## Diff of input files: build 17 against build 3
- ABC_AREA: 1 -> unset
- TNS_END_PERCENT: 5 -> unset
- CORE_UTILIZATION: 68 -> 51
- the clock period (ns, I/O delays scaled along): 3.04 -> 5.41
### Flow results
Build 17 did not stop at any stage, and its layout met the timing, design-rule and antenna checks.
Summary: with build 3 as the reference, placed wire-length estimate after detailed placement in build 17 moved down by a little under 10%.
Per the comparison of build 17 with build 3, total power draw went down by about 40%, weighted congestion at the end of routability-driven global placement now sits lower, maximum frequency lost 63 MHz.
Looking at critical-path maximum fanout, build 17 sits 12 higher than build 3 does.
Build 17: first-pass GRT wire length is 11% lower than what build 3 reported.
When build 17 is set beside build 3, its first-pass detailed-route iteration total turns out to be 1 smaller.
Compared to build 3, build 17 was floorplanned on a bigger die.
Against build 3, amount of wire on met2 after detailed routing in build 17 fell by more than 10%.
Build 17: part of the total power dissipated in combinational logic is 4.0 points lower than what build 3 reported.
== north ==
==> flow/design.v <==
`timescale 1ns / 1ps
module IDP_encoder_42(   
    input wire[29 - 1 : 0] datain,     
    input wire clock,
    output reg[41:0] codeout     
    );
    reg [3:0] code_reg;
    wire [41 - 4 : 0] code_wire;     
    reg [27 - 1 : 0] r_msb;    
    always @(datain) begin       
        if(datain < 102334155) begin   
            code_reg[3:0] = 4'b0000;
            r_msb = datain; 
        end
        else if( (datain >= 102334155) && (datain < 165580141) ) begin
            code_reg[3:0] = 4'b0001;
            r_msb = datain - 63245986; 
        end
        else if( (datain >= 165580141) && (datain < 267914296) ) begin
            code_reg[3:0] = 4'b1000;
            r_msb = datain - 165580141; 
        end
        else if( (datain >= 267914296) && (datain < (165580141 * 2)) ) begin
            code_reg[3:0] = 4'b1001;
            r_msb = datain - 63245986 - 165580141; 
        end
        else if( (datain >= (165580141 * 2)) && (datain < 433494437) ) begin
            code_reg[3:0] = 4'b0011;
            r_msb = datain - 63245986 - 267914296; 
        end
        else if( (datain >= 433494437) && (datain < (267914296 * 2)) ) begin
            code_reg[3:0] = 4'b1100;
            r_msb = datain - 267914296 - 165580141; 
        end
        else if( (datain >= (267914296 * 2)) && (datain < (267914296 * 2 + 63245986)) ) begin
            code_reg[3:0] = 4'b0110;
            r_msb = datain - (267914296 * 2); 
        end
        else if( (datain >= (267914296 * 2 + 63245986)) && (datain < 701408733) ) begin
            code_reg[3:0] = 4'b0111;
            r_msb = datain - (267914296 * 2) - 63245986; 
        end
        else if( (datain >= 701408733) && (datain < (701408733 + 63245986)) ) begin
            code_reg[3:0] = 4'b1110;
            r_msb = datain - (267914296 * 2) - 165580141; 
        end
        else begin
            code_reg[3:0] = 4'b1111;
            r_msb = datain - (267914296 * 2) - 165580141 - 63245986; 
        end
    end
    wire [26 - 1 : 0] r37;
    wire [26 - 1 : 0] r36;
    wire [25 - 1 : 0] r35;
    wire [24 - 1 : 0] r34;
    wire [24 - 1 : 0] r33;
    wire [23 - 1 : 0] r32;
    wire [22 - 1 : 0] r31;
    wire [22 - 1 : 0] r30;
    wire [21 - 1 : 0] r29;
    wire [20 - 1 : 0] r28;
    wire [19 - 1 : 0] r27;
    wire [19 - 1 : 0] r26;
    wire [18 - 1 : 0] r25;
    wire [17 - 1 : 0] r24;
    wire [17 - 1 : 0] r23;
    wire [16 - 1 : 0] r22;
    wire [15 - 1 : 0] r21;
    wire [15 - 1 : 0] r20;
    wire [14 - 1 : 0] r19;
    wire [13 - 1 : 0] r18;
    wire [13 - 1 : 0] r17;
    wire [12 - 1 : 0] r16;
    wire [11 - 1 : 0] r15;
    wire [10 - 1 : 0] r14;
    wire [10 - 1 : 0] r13;
    wire [9 - 1 : 0] r12;
    wire [8 - 1 : 0] r11;
    wire [8 - 1 : 0] r10;
    wire [7 - 1 : 0] r09;
    wire [6 - 1 : 0] r08;
    wire [6 - 1 : 0] r07;
    wire [5 - 1 : 0] r06;
    wire [4 - 1 : 0] r05;
    wire [3 - 1 : 0] r04;
    wire [3 - 1 : 0] r03;
    wire [2 - 1 : 0] r02;
    wire [1 - 1 : 0] r01;
    assign r37 = (code_wire[37] == 0) ? (r_msb) : (r_msb - 39088169);
    assign r36 = (code_wire[36] == 0) ? (r37) : (r37 - 24157817);
    assign r35 = (code_wire[35] == 0) ? (r36) : (r36 - 14930352);
    assign r34 = (code_wire[34] == 0) ? (r35) : (r35 - 9227465);
    assign r33 = (code_wire[33] == 0) ? (r34) : (r34 - 5702887);
    assign r32 = (code_wire[32] == 0) ? (r33) : (r33 - 3524578);
    assign r31 = (code_wire[31] == 0) ? (r32) : (r32 - 2178309);
    assign r30 = (code_wire[30] == 0) ? (r31) : (r31 - 1346269);
    assign r29 = (code_wire[29] == 0) ? (r30) : (r30 - 832040);
    assign r28 = (code_wire[28] == 0) ? (r29) : (r29 - 514229);
    assign r27 = (code_wire[27] == 0) ? (r28) : (r28 - 317811);
    assign r26 = (code_wire[26] == 0) ? (r27) : (r27 - 196418);
    assign r25 = (code_wire[25] == 0) ? (r26) : (r26 - 121393);
    assign r24 = (code_wire[24] == 0) ? (r25) : (r25 - 75025);
    assign r23 = (code_wire[23] == 0) ? (r24) : (r24 - 46368);
    assign r22 = (code_wire[22] == 0) ? (r23) : (r23 - 28657);
    assign r21 = (code_wire[21] == 0) ? (r22) : (r22 - 17711);
    assign r20 = (code_wire[20] == 0) ? (r21) : (r21 - 10946);
    assign r19 = (code_wire[19] == 0) ? (r20) : (r20 - 6765);
    assign r18 = (code_wire[18] == 0) ? (r19) : (r19 - 4181);
    assign r17 = (code_wire[17] == 0) ? (r18) : (r18 - 2584);
    assign r16 = (code_wire[16] == 0) ? (r17) : (r17 - 1597);
    assign r15 = (code_wire[15] == 0) ? (r16) : (r16 - 987);
    assign r14 = (code_wire[14] == 0) ? (r15) : (r15 - 610);
    assign r13 = (code_wire[13] == 0) ? (r14) : (r14 - 377);
    assign r12 = (code_wire[12] == 0) ? (r13) : (r13 - 233);
    assign r11 = (code_wire[11] == 0) ? (r12) : (r12 - 144);
    assign r10 = (code_wire[10] == 0) ? (r11) : (r11 - 89);
    assign r09 = (code_wire[09] == 0) ? (r10) : (r10 - 55);
    assign r08 = (code_wire[08] == 0) ? (r09) : (r09 - 34);
    assign r07 = (code_wire[07] == 0) ? (r08) : (r08 - 21);
    assign r06 = (code_wire[06] == 0) ? (r07) : (r07 - 13);
    assign r05 = (code_wire[05] == 0) ? (r06) : (r06 - 8);
    assign r04 = (code_wire[04] == 0) ? (r05) : (r05 - 5);
    assign r03 = (code_wire[03] == 0) ? (r04) : (r04 - 3);
    assign r02 = (code_wire[02] == 0) ? (r03) : (r03 - 2);
    assign r01 = (code_wire[01] == 0) ? (r02) : (r02 - 1);
    assign code_wire[37] = (r_msb < 39088169) ? (0) : ( (r_msb >= 63245986) ? (1) : (code_reg[0]) );
    assign code_wire[36] = (r37 < 24157817) ? (0) : ( (r37 >= 39088169) ? (1) : (code_wire[37]) );
    assign code_wire[35] = (r36 < 14930352) ? (0) : ( (r36 >= 24157817) ? (1) : (code_wire[36]) );
    assign code_wire[34] = (r35 < 9227465) ? (0) : ( (r35 >= 14930352) ? (1) : (code_wire[35]) );
    assign code_wire[33] = (r34 < 5702887) ? (0) : ( (r34 >= 9227465) ? (1) : (code_wire[34]) );
    assign code_wire[32] = (r33 < 3524578) ? (0) : ( (r33 >= 5702887) ? (1) : (code_wire[33]) );
    assign code_wire[31] = (r32 < 2178309) ? (0) : ( (r32 >= 3524578) ? (1) : (code_wire[32]) );
    assign code_wire[30] = (r31 < 1346269) ? (0) : ( (r31 >= 2178309) ? (1) : (code_wire[31]) );
    assign code_wire[29] = (r30 < 832040) ? (0) : ( (r30 >= 1346269) ? (1) : (code_wire[30]) );
    assign code_wire[28] = (r29 < 514229) ? (0) : ( (r29 >= 832040) ? (1) : (code_wire[29]) );
    assign code_wire[27] = (r28 < 317811) ? (0) : ( (r28 >= 514229) ? (1) : (code_wire[28]) );
    assign code_wire[26] = (r27 < 196418) ? (0) : ( (r27 >= 317811) ? (1) : (code_wire[27]) );
    assign code_wire[25] = (r26 < 121393) ? (0) : ( (r26 >= 196418) ? (1) : (code_wire[26]) );
    assign code_wire[24] = (r25 < 75025) ? (0) : ( (r25 >= 121393) ? (1) : (code_wire[25]) );
    assign code_wire[23] = (r24 < 46368) ? (0) : ( (r24 >= 75025) ? (1) : (code_wire[24]) );
    assign code_wire[22] = (r23 < 28657) ? (0) : ( (r23 >= 46368) ? (1) : (code_wire[23]) );
    assign code_wire[21] = (r22 < 17711) ? (0) : ( (r22 >= 28657) ? (1) : (code_wire[22]) );
    assign code_wire[20] = (r21 < 10946) ? (0) : ( (r21 >= 17711) ? (1) : (code_wire[21]) );
    assign code_wire[19] = (r20 < 6765) ? (0) : ( (r20 >= 10946) ? (1) : (code_wire[20]) );
    assign code_wire[18] = (r19 < 4181) ? (0) : ( (r19 >= 6765) ? (1) : (code_wire[19]) );
    assign code_wire[17] = (r18 < 2584) ? (0) : ( (r18 >= 4181) ? (1) : (code_wire[18]) );
    assign code_wire[16] = (r17 < 1597) ? (0) : ( (r17 >= 2584) ? (1) : (code_wire[17]) );
    assign code_wire[15] = (r16 < 987) ? (0) : ( (r16 >= 1597) ? (1) : (code_wire[16]) );
    assign code_wire[14] = (r15 < 610) ? (0) : ( (r15 >= 987) ? (1) : (code_wire[15]) );
    assign code_wire[13] = (r14 < 377) ? (0) : ( (r14 >= 610) ? (1) : (code_wire[14]) );
    assign code_wire[12] = (r13 < 233) ? (0) : ( (r13 >= 377) ? (1) : (code_wire[13]) );
    assign code_wire[11] = (r12 < 144) ? (0) : ( (r12 >= 233) ? (1) : (code_wire[12]) );
    assign code_wire[10] = (r11 < 89) ? (0) : ( (r11 >= 144) ? (1) : (code_wire[11]) );
    assign code_wire[9] = (r10 < 55) ? (0) : ( (r10 >= 89) ? (1) : (code_wire[10]) );
    assign code_wire[8] = (r09 < 34) ? (0) : ( (r09 >= 55) ? (1) : (code_wire[9]) );
    assign code_wire[7] = (r08 < 21) ? (0) : ( (r08 >= 34) ? (1) : (code_wire[8]) );
    assign code_wire[6] = (r07 < 13) ? (0) : ( (r07 >= 21) ? (1) : (code_wire[7]) );
    assign code_wire[5] = (r06 < 8) ? (0) : ( (r06 >= 13) ? (1) : (code_wire[6]) );
    assign code_wire[4] = (r05 < 5) ? (0) : ( (r05 >= 8) ? (1) : (code_wire[5]) );
    assign code_wire[3] = (r04 < 3) ? (0) : ( (r04 >= 5) ? (1) : (code_wire[4]) );
    assign code_wire[2] = (r03 < 2) ? (0) : ( (r03 >= 3) ? (1) : (code_wire[3]) );
    assign code_wire[1] = (r02 < 1) ? (0) : ( (r02 >= 2) ? (1) : (code_wire[2]) );
    assign code_wire[0] = r01;
    always @(posedge clock) begin
        codeout[41 - 4 : 0] <= code_wire;
        codeout[41 : 41 - 3] <= code_reg;
    end
endmodule
==> flow/config.mk <==
export PLATFORM = sky130hd
export DESIGN_NAME = IDP_encoder_42
export DESIGN_NICKNAME = IDP_encoder_42
export VERILOG_FILES = /design/flow/design.v
export SDC_FILE = /design/flow/constraint.sdc
export NUM_CORES = 4
export LEC_CHECK = 0
export ABC_AREA = 0
export CAP_MARGIN = 25
export CELL_PAD_IN_SITES_DETAIL_PLACEMENT = 1
export CORE_MARGIN = 2
export CORE_UTILIZATION = 69
export CTS_CLUSTER_DIAMETER = 311
export CTS_CLUSTER_SIZE = 10
export MIN_ROUTING_LAYER = met1
export PLACE_DENSITY_LB_ADDON = 0.11
export SETUP_SLACK_MARGIN = 5.0
export SLEW_MARGIN = 25
export TNS_END_PERCENT = 15
==> flow/constraint.sdc <==
create_clock -name core_clock -period 69.9 [get_ports {clock}]
set_input_delay 13.9800 -clock core_clock [delete_from_list [all_inputs] [get_ports {clock}]]
set_output_delay 13.9800 -clock core_clock [all_outputs]
set_load 0.01 [all_outputs]
run.sh (not shown) runs the stock make flow with config.mk's settings and CLKGATE_MAP_FILE=.
Run status, north: aborted in detailed placement (3_5_place_dp), error DPL-0033
What south does differently from north at the input level:
- a change of CAP_MARGIN from 25 to 20
- a deleted TNS_END_PERCENT that had been 15
- a deleted MIN_ROUTING_LAYER that had been met1
- a change of CORE_UTILIZATION from 69 to 40
- a change of SLEW_MARGIN from 25 to 20
- a deleted ABC_AREA that had been 0
- a deleted PLACE_DENSITY_LB_ADDON that had been 0.11
- a deleted SETUP_SLACK_MARGIN that had been 5.0
- a change of CTS_CLUSTER_DIAMETER from 311 to 60
- a deleted CELL_PAD_IN_SITES_DETAIL_PLACEMENT that had been 1
- a change of the clock period (ns, I/O delays scaled along) from 69.9 to 70.0
[summary]
south finished every stage and its layout cleared the timing, DRC and antenna checks.
Changes observed in south relative to north: number of buffers added on ports closely matched the old numbers; register bit count reported by yosys closely matched the old numbers.
Simple-gate portion of the synthesized area: north vs south identical
## fsm
module fsm(
    input [15:0] dataIn,
    input R_I,
    input reset,
    input clk,
    output reg r_o,
    output reg [1:0] err,
    output [31:0] dataOut,
    output ready
    );
Size: ~870 flip-flops, about 55 I/O pins.
make LEC_CHECK=0 CAP_MARGIN=20 CELL_PAD_IN_SITES_DETAIL_PLACEMENT=1 CELL_PAD_IN_SITES_GLOBAL_PLACEMENT=0 CORE_ASPECT_RATIO=0.58 CORE_MARGIN=3 CORE_UTILIZATION=40 GPL_ROUTABILITY_DRIVEN=0 MAX_ROUTING_LAYER=met4 MIN_ROUTING_LAYER=met2 PLACE_DENSITY_LB_ADDON=0.17 SLEW_MARGIN=25 finish   # period 10.0 ns
run.sh (not shown) runs the stock make flow with config.mk's settings and CLKGATE_MAP_FILE=.
The baseline never finished: it broke off in global routing.
==> next run, changes <==
==> flow/config.mk (replaced) <==
export PLATFORM = sky130hd
export DESIGN_NAME = fsm
export DESIGN_NICKNAME = fsm
export VERILOG_FILES = /design/flow/design.v
export SDC_FILE = /design/flow/constraint.sdc
export NUM_CORES = 4
export LEC_CHECK = 0
export CAP_MARGIN = 20
export CORE_MARGIN = 2
export CORE_UTILIZATION = 59
export SLEW_MARGIN = 20
==> flow/constraint.sdc (replaced) <==
create_clock -name core_clock -period 9.17 [get_ports {clk}]
set_input_delay 1.8340 -clock core_clock [delete_from_list [all_inputs] [get_ports {clk}]]
set_output_delay 1.8340 -clock core_clock [all_outputs]
set_load 0.01 [all_outputs]
Result:
- This time the run completed with no timing, DRC or antenna violations
- die size went down by 33%
- synthesized cell count is unchanged
- synthesized area is unchanged
// mem_ram
module mem_ram (input clk, wren, 
                input [3:0] d11,input [3:0] d12,input [3:0] d13,input [3:0] d14,input [3:0] d15,input [3:0] d16,input [3:0] d17,input [3:0]d18,
					 input [3:0] d21,input [3:0] d22,input [3:0] d23,input [3:0] d24,input [3:0] d25,input [3:0] d26,input [3:0] d27,input [3:0]d28,
					 input [3:0] d31,input [3:0] d32,input [3:0] d33,input [3:0] d34,input [3:0] d35,input [3:0] d36,input [3:0] d37,input [3:0]d38,
					 input [3:0] d41,input [3:0] d42,input [3:0] d43,input [3:0] d44,input [3:0] d45,input [3:0] d46,input [3:0] d47,input [3:0]d48,
					 input [3:0] r1,input [3:0] r2,
					 input [3:0] r3,input [3:0] r4,
					 output [11:0] w_sum11,
					 output [11:0] w_sum12,
					 output [11:0] w_sum13,
					 output [11:0] w_sum14,
					 output [11:0] w_sum15,
					 output [11:0] w_sum16,
					 output [11:0] w_sum17,
					 output [11:0] w_sum18
					 );
For scale: ~2700 cells after synthesis, about 130 flip-flops, about 240 I/O pins, about 23000 um^2 of cells after synthesis.
make LEC_CHECK=0 ABC_AREA=1 CAP_MARGIN=20 CORE_MARGIN=2 CORE_UTILIZATION=57 CTS_CLUSTER_SIZE=75 PLACE_DENSITY_LB_ADDON=0.12 SLEW_MARGIN=20 finish   # period 5.35 ns
run.sh (not shown) runs the stock make flow with config.mk's settings and CLKGATE_MAP_FILE=.
The baseline finished but failed the layout checks on setup timing.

What needs to be done: From the entries above, write out only the lines starting at the line that holds "assign r34 = (code_wire[34]" and ending at the line that holds "assign r28 = (code_wire[28]", keeping both and matching them exactly.

The answer:
    assign r34 = (code_wire[34] == 0) ? (r35) : (r35 - 9227465);
    assign r33 = (code_wire[33] == 0) ? (r34) : (r34 - 5702887);
    assign r32 = (code_wire[32] == 0) ? (r33) : (r33 - 3524578);
    assign r31 = (code_wire[31] == 0) ? (r32) : (r32 - 2178309);
    assign r30 = (code_wire[30] == 0) ? (r31) : (r31 - 1346269);
    assign r29 = (code_wire[29] == 0) ? (r30) : (r30 - 832040);
    assign r28 = (code_wire[28] == 0) ? (r29) : (r29 - 514229);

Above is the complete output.